- EXERCISE MATERIALS:
■ ■ ■ ■ ■
**src/hw/raster_cfg_pkg.sv**
```systemverilog
//**************************************************************************
// Shared definitions for the rasterizer command front end.
// Holds the command opcodes, the span register map, the bus widths and
// the two views of a command header word.
// Modules pull these in with a wildcard import in their module header.
//**************************************************************************

package raster_cfg_pkg;

    // Width of one word on the command stream
    localparam int cmd_width = 32;

    // Register bank geometry, one register is written per payload beat
    localparam int reg_width = 32;
    localparam int bank_size = 4;
    localparam int index_width = 2;

    // Pixel stream field widths
    localparam int coord_width = 12;
    localparam int color_width = 24;

    // A sync tag fills everything below the opcode
    localparam int tag_width = 28;

    // Opcodes in the top nibble of a header, anything else is skipped
    localparam logic [3:0] op_reg_write = 4'h1;
    localparam logic [3:0] op_sync = 4'h2;

    // Register map of the span filler
    localparam logic [index_width-1:0] reg_span_y = 2'd0;
    localparam logic [index_width-1:0] reg_span_x_start = 2'd1;
    localparam logic [index_width-1:0] reg_span_x_end = 2'd2;
    localparam logic [index_width-1:0] reg_span_color = 2'd3;

    // A header word seen either as a register write or as a sync command
    // The opcode sits in the top four bits in both views
    typedef union packed {
        struct packed {
            logic [3:0]  opcode;
            logic [3:0]  offset;
            logic [7:0]  count;
            logic [15:0] reserved;
        } wr;
        struct packed {
            logic [3:0]           opcode;
            logic [tag_width-1:0] tag;
        } sync;
    } cmd_header_t;

endpackage
```
**src/hw/raster_cfg_top.sv**
```systemverilog
//**************************************************************************
// Top level of the rasterizer command front end.
// Connects the command parser, the span register bank and the span
// filler. Takes a 32-bit command stream, returns pixels and sync tags.
//**************************************************************************

`timescale 1ns/100ps

module raster_cfg_top
    import raster_cfg_pkg::*;
(
    input  logic                   aclk,
    input  logic                   resetn,

    // Command stream
    input  logic                   cmd_valid,
    output logic                   cmd_ready,
    input  logic [cmd_width-1:0]   cmd_data,

    // Pixel stream
    output logic                   pixel_valid,
    input  logic                   pixel_ready,
    output logic [coord_width-1:0] pixel_x,
    output logic [coord_width-1:0] pixel_y,
    output logic [color_width-1:0] pixel_color,

    // Sync echo, a single-cycle pulse
    output logic                   sync_valid,
    output logic [tag_width-1:0]   sync_tag
);

    // Parser to bank beats
    logic                   wr_valid;
    logic                   wr_last;
    logic [cmd_width-1:0]   wr_data;
    logic [index_width-1:0] wr_offset;

    // Bank to filler handshake
    logic                   update_req;
    logic                   update_ack;

    // Span registers
    logic [coord_width-1:0] span_y;
    logic [coord_width-1:0] span_x_start;
    logic [coord_width-1:0] span_x_end;
    logic [color_width-1:0] span_color;

    command_parser u_parser (
        .aclk       (aclk),
        .resetn     (resetn),
        .cmd_valid  (cmd_valid),
        .cmd_ready  (cmd_ready),
        .cmd_data   (cmd_data),
        .update_req (update_req),
        .update_ack (update_ack),
        .wr_valid   (wr_valid),
        .wr_last    (wr_last),
        .wr_data    (wr_data),
        .wr_offset  (wr_offset),
        .sync_valid (sync_valid),
        .sync_tag   (sync_tag)
    );

    register_bank u_bank (
        .aclk         (aclk),
        .resetn       (resetn),
        .wr_valid     (wr_valid),
        .wr_last      (wr_last),
        .wr_data      (wr_data),
        .wr_offset    (wr_offset),
        .update_req   (update_req),
        .update_ack   (update_ack),
        .span_y       (span_y),
        .span_x_start (span_x_start),
        .span_x_end   (span_x_end),
        .span_color   (span_color)
    );

    span_filler u_filler (
        .aclk         (aclk),
        .resetn       (resetn),
        .update_req   (update_req),
        .update_ack   (update_ack),
        .span_y       (span_y),
        .span_x_start (span_x_start),
        .span_x_end   (span_x_end),
        .span_color   (span_color),
        .pixel_valid  (pixel_valid),
        .pixel_ready  (pixel_ready),
        .pixel_x      (pixel_x),
        .pixel_y      (pixel_y),
        .pixel_color  (pixel_color)
    );

endmodule

```
**src/hw/span_filler.sv**
```systemverilog
//**************************************************************************
// Scanline span filler.
// On an update request it latches the span registers and emits one pixel
// per accepted cycle from x start to x end on a valid/ready stream.
// Completion is reported on the ack side of the four-phase handshake.
//**************************************************************************

`timescale 1ns/100ps

module span_filler
    import raster_cfg_pkg::*;
(
    input  logic                   aclk,
    input  logic                   resetn,

    // Acknowledge side of the update handshake
    input  logic                   update_req,
    output logic                   update_ack,

    // Span registers from the bank
    input  logic [coord_width-1:0] span_y,
    input  logic [coord_width-1:0] span_x_start,
    input  logic [coord_width-1:0] span_x_end,
    input  logic [color_width-1:0] span_color,

    // Pixel stream out
    output logic                   pixel_valid,
    input  logic                   pixel_ready,
    output logic [coord_width-1:0] pixel_x,
    output logic [coord_width-1:0] pixel_y,
    output logic [color_width-1:0] pixel_color
);

    // The FSM is held in two flags
    // Idle has both low, draw has drawing high, done has update_ack high
    logic                   drawing;

    // Current x and the latched span
    logic [coord_width-1:0] x_count;
    logic [coord_width-1:0] x_end_q;
    logic [coord_width-1:0] y_q;
    logic [color_width-1:0] color_q;

    logic span_empty;
    logic start;
    logic pixel_fire;
    logic last_pixel;

    // A span whose end lies left of its start has no pixel at all
    assign span_empty = span_x_end < span_x_start;

    // A fresh request is seen only from idle
    assign start = update_req && !update_ack && !drawing;

    assign pixel_fire = pixel_valid && pixel_ready;
    assign last_pixel = pixel_fire && (x_count == x_end_q);

    // Control flags
    always_ff @(posedge aclk)
    begin
        if (!resetn)
        begin
            drawing <= 1'b0;
            update_ack <= 1'b0;
        end
        else
        begin
            if (start)
            begin
                if (span_empty)
                begin
                    // Nothing to draw, go straight to done
                    update_ack <= 1'b1;
                end
                else
                begin
                    drawing <= 1'b1;
                end
            end
            if (last_pixel)
            begin
                drawing <= 1'b0;
                update_ack <= 1'b1;
            end
            // Ack is held in done until the bank lets go of its request
            if (update_ack && !update_req)
            begin
                update_ack <= 1'b0;
            end
        end
    end

    // Span latch and x counter
    always_ff @(posedge aclk)
    begin
        if (start)
        begin
            x_count <= span_x_start;
            x_end_q <= span_x_end;
            y_q <= span_y;
            color_q <= span_color;
        end
        else if (pixel_fire)
        begin
            x_count <= x_count + 1'b1;
        end
    end

    assign pixel_valid = drawing;
    assign pixel_x = x_count;
    assign pixel_y = y_q;
    assign pixel_color = color_q;

    // A stalled pixel keeps its values until the sink takes it
    assert property (@(posedge aclk) disable iff (!resetn)
        (pixel_valid && !pixel_ready) |=> (pixel_valid && $stable(pixel_x)
            && $stable(pixel_y) && $stable(pixel_color)));

    // Ack only ever answers a live request from the bank
    assert property (@(posedge aclk) disable iff (!resetn)
        $rose(update_ack) |-> update_req);

endmodule

```
**src/hw/register_bank.sv**
```systemverilog
//**************************************************************************
// Span register bank.
// Deserializes payload beats into four registers, starting at the offset
// from the header. After the last beat it requests an update from the
// span filler with a four-phase req/ack handshake.
//**************************************************************************

`timescale 1ns/100ps

module register_bank
    import raster_cfg_pkg::*;
(
    input  logic                   aclk,
    input  logic                   resetn,

    // Payload beats from the parser
    input  logic                   wr_valid,
    input  logic                   wr_last,
    input  logic [cmd_width-1:0]   wr_data,
    input  logic [index_width-1:0] wr_offset,

    // Request side of the update handshake
    output logic                   update_req,
    input  logic                   update_ack,

    // Register contents towards the filler
    output logic [coord_width-1:0] span_y,
    output logic [coord_width-1:0] span_x_start,
    output logic [coord_width-1:0] span_x_end,
    output logic [color_width-1:0] span_color
);

    logic [reg_width-1:0]   reg_mem [bank_size];
    // Position within the current register write
    logic [index_width-1:0] reg_index;
    // Target register, wraps around inside the bank
    logic [index_width-1:0] wr_addr;

    assign wr_addr = reg_index + wr_offset;

    // Register storage
    always_ff @(posedge aclk)
    begin
        if (wr_valid)
        begin
            reg_mem[wr_addr] <= wr_data[reg_width-1:0];
        end
    end

    // Running index and update request
    always_ff @(posedge aclk)
    begin
        if (!resetn)
        begin
            reg_index <= '0;
            update_req <= 1'b0;
        end
        else
        begin
            // Request is withdrawn once the filler reports the span done
            if (update_ack)
            begin
                update_req <= 1'b0;
            end
            if (wr_valid)
            begin
                if (wr_last)
                begin
                    reg_index <= '0;
                    update_req <= 1'b1;
                end
                else
                begin
                    reg_index <= reg_index + 1'b1;
                end
            end
        end
    end

    // Only the low bits of each register are meaningful to the filler
    assign span_y = reg_mem[reg_span_y][coord_width-1:0];
    assign span_x_start = reg_mem[reg_span_x_start][coord_width-1:0];
    assign span_x_end = reg_mem[reg_span_x_end][coord_width-1:0];
    assign span_color = reg_mem[reg_span_color][color_width-1:0];

    // A new request must wait until the filler has dropped its ack
    assert property (@(posedge aclk) disable iff (!resetn)
        (!update_req && update_ack) |=> !update_req);

endmodule

```
**src/hw/command_parser.sv**
```systemverilog
//**************************************************************************
// Command stream decoder.
// Splits the 32-bit stream into headers and payload words. Register
// writes go out as beats with an offset and a last flag, sync commands
// produce a one-cycle tag pulse once no span is pending.
//**************************************************************************

`timescale 1ns/100ps

module command_parser
    import raster_cfg_pkg::*;
(
    input  logic                   aclk,
    input  logic                   resetn,

    // Command stream in
    input  logic                   cmd_valid,
    output logic                   cmd_ready,
    input  logic [cmd_width-1:0]   cmd_data,

    // Handshake state of the bank and the filler
    input  logic                   update_req,
    input  logic                   update_ack,

    // Payload beats towards the register bank
    output logic                   wr_valid,
    output logic                   wr_last,
    output logic [cmd_width-1:0]   wr_data,
    output logic [index_width-1:0] wr_offset,

    // Sync echo
    output logic                   sync_valid,
    output logic [tag_width-1:0]   sync_tag
);

    // High while payload words of a register write are expected
    logic                   in_payload;
    // Payload words still to come in the current register write
    logic [7:0]             words_left;
    logic [index_width-1:0] offset_q;

    // The incoming word as a header, only meaningful outside the payload
    cmd_header_t header;

    logic hdr_accept;
    logic beat;

    assign header = cmd_data;

    // Headers wait while a span is requested or still being acknowledged
    // Payload words are always taken, the bank never stalls
    assign cmd_ready = in_payload || !(update_req || update_ack);

    assign hdr_accept = !in_payload && cmd_valid && cmd_ready;
    assign beat = in_payload && cmd_valid;

    // Beats leave in the same cycle the word is accepted
    assign wr_valid = beat;
    assign wr_last = in_payload && (words_left == 8'd1);
    assign wr_data = cmd_data;
    assign wr_offset = offset_q;

    // Header and payload phase, plus the sync pulse
    always_ff @(posedge aclk)
    begin
        if (!resetn)
        begin
            in_payload <= 1'b0;
            sync_valid <= 1'b0;
        end
        else
        begin
            sync_valid <= 1'b0;
            if (hdr_accept)
            begin
                case (header.wr.opcode)
                    op_reg_write:
                    begin
                        // A write with no words stays in the header phase
                        if (header.wr.count != 8'd0)
                        begin
                            in_payload <= 1'b1;
                        end
                    end
                    op_sync:
                    begin
                        sync_valid <= 1'b1;
                    end
                    default:
                    begin
                        // Unknown opcodes are one word long and dropped
                    end
                endcase
            end
            if (beat && wr_last)
            begin
                in_payload <= 1'b0;
            end
        end
    end

    // Word counter, offset and tag are payload and carry no reset
    always_ff @(posedge aclk)
    begin
        if (hdr_accept)
        begin
            words_left <= header.wr.count;
            offset_q <= header.wr.offset[index_width-1:0];
            if (header.sync.opcode == op_sync)
            begin
                sync_tag <= header.sync.tag;
            end
        end
        else if (beat)
        begin
            words_left <= words_left - 8'd1;
        end
    end

    // The bank only raises its request after the last beat, so no beat
    // may ever overlap a pending request
    assert property (@(posedge aclk) disable iff (!resetn)
        wr_valid |-> !update_req);

endmodule

```
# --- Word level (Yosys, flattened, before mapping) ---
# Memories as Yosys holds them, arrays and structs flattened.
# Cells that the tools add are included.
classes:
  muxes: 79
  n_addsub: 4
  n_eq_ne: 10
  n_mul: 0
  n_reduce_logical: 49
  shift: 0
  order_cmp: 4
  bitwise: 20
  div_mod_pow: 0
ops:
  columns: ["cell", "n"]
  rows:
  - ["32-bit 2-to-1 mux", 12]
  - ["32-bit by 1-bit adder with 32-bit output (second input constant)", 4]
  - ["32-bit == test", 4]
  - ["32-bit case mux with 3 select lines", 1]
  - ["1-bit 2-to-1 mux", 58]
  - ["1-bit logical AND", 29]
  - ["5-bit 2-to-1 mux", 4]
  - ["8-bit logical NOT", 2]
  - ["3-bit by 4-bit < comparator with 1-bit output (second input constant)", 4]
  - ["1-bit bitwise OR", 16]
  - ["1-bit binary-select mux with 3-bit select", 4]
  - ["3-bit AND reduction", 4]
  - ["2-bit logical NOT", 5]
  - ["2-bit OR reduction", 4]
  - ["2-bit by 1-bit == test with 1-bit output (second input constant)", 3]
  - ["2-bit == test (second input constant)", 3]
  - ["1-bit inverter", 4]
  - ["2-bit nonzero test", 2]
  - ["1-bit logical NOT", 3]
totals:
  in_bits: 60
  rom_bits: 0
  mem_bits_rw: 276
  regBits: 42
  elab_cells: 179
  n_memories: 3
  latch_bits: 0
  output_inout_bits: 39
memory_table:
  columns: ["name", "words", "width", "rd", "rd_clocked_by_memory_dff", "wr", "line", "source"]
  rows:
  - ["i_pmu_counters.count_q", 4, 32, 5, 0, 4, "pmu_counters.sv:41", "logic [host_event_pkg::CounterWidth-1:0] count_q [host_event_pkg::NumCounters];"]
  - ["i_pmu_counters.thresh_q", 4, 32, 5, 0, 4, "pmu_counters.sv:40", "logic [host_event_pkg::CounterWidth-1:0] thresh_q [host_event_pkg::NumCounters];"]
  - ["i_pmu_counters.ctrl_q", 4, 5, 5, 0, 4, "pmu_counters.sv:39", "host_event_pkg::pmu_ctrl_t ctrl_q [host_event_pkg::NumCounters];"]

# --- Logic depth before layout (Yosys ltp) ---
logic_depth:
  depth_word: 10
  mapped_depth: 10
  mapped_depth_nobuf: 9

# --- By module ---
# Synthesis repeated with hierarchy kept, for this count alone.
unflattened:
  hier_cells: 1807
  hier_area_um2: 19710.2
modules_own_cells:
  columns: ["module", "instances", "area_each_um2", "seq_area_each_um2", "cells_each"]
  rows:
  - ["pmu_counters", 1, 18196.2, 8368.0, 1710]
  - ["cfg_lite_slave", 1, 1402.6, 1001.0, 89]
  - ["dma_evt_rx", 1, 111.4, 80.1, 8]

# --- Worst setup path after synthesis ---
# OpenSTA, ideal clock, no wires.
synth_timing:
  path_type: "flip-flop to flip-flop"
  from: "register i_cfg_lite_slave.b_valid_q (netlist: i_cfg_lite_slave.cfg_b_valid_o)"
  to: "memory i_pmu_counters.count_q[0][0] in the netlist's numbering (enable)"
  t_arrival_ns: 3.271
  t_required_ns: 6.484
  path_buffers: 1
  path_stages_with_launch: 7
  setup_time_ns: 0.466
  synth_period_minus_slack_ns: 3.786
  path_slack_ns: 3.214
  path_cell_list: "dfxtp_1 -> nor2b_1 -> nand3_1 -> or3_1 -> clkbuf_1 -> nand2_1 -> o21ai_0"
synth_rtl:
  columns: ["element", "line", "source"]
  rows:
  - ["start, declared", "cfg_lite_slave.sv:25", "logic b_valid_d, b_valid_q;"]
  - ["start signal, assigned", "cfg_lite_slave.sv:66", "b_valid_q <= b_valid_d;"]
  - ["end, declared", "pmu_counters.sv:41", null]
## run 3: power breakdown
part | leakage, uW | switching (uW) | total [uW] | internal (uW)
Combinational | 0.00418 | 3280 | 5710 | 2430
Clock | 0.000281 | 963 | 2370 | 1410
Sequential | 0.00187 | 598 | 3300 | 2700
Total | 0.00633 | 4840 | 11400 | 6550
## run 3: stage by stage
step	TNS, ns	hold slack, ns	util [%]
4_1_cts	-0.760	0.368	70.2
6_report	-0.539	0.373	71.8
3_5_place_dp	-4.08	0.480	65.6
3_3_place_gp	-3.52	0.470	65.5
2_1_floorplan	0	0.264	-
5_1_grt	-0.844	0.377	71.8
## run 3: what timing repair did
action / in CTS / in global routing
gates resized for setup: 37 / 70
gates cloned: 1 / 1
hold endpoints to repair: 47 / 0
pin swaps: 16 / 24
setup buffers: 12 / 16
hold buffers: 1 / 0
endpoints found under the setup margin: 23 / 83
$ cat src/pipePkg.sv
package pipePkg;

	// ==============================
	// Widths
	// ==============================
	localparam int xlen = 32;
	localparam int regIdxW = 5;

	// ==============================
	// Control encodings
	// ==============================
	typedef enum logic [1:0] {
		sizeByte = 2'd0,
		sizeHalf = 2'd1,
		sizeWord = 2'd2
	} memSizeT;

	typedef enum logic [1:0] {
		brNone = 2'd0, // Zero so a cleared entry is never a branch
		brEq = 2'd1,
		brNe = 2'd2,
		brLt = 2'd3
	} branchTypeT;

	typedef enum logic [1:0] {
		wbAlu = 2'd0,
		wbMem = 2'd1,
		wbUpper = 2'd2
	} wbSelT;

	typedef struct packed {
		logic zero;
		logic negative;
	} condT;

	// Instruction entering the memory stage
	typedef struct packed {
		logic [xlen-1:0] result;
		logic [xlen-1:0] storeData;
		logic [xlen-1:0] addr; // Effective address, also branch target
		condT cond;
		logic [regIdxW-1:0] rd;
		memSizeT memSize;
		logic memWe;
		logic memRe;
		logic regWe;
		branchTypeT branchType;
		wbSelT wbSel;
		logic signExt;
		logic [19:0] imm20;
	} exMemT;

	// Memory-to-writeback register contents
	typedef struct packed {
		logic [xlen-1:0] result;
		logic [regIdxW-1:0] rd;
		logic regWe;
		wbSelT wbSel;
		memSizeT memSize;
		logic signExt;
		logic [1:0] byteOff; // Lane of the load within the word
		logic [19:0] imm20;
	} memWbT;

endpackage

$ cat src/exMemReg.sv
`timescale 1ns/1ns

module exMemReg (
	input logic clk,
	input logic rstN,
	input logic stall,
	input logic flush,
	input pipePkg::exMemT exIn,
	output pipePkg::exMemT memEntry
);
	import pipePkg::*;

	exMemT nextEntry;

	// ==============================
	// Next-state selection
	// ==============================
	always_comb begin
		if (flush) begin
			nextEntry = '0; // Bubble, flush beats stall
		end else if (stall) begin
			nextEntry = memEntry;
		end else begin
			nextEntry = exIn;
		end
	end

	always_ff @(posedge clk) begin
		if (!rstN) begin
			memEntry <= '0;
		end else begin
			memEntry <= nextEntry;
		end
	end

endmodule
■ ■ ■ ■ ■
- WHAT IS EXPECTED:
If a line of the material contains the word "columns", pick it out and copy it.

- OUTPUT:
  columns: ["cell", "n"]
  columns: ["name", "words", "width", "rd", "rd_clocked_by_memory_dff", "wr", "line", "source"]
  columns: ["module", "instances", "area_each_um2", "seq_area_each_um2", "cells_each"]
  columns: ["element", "line", "source"]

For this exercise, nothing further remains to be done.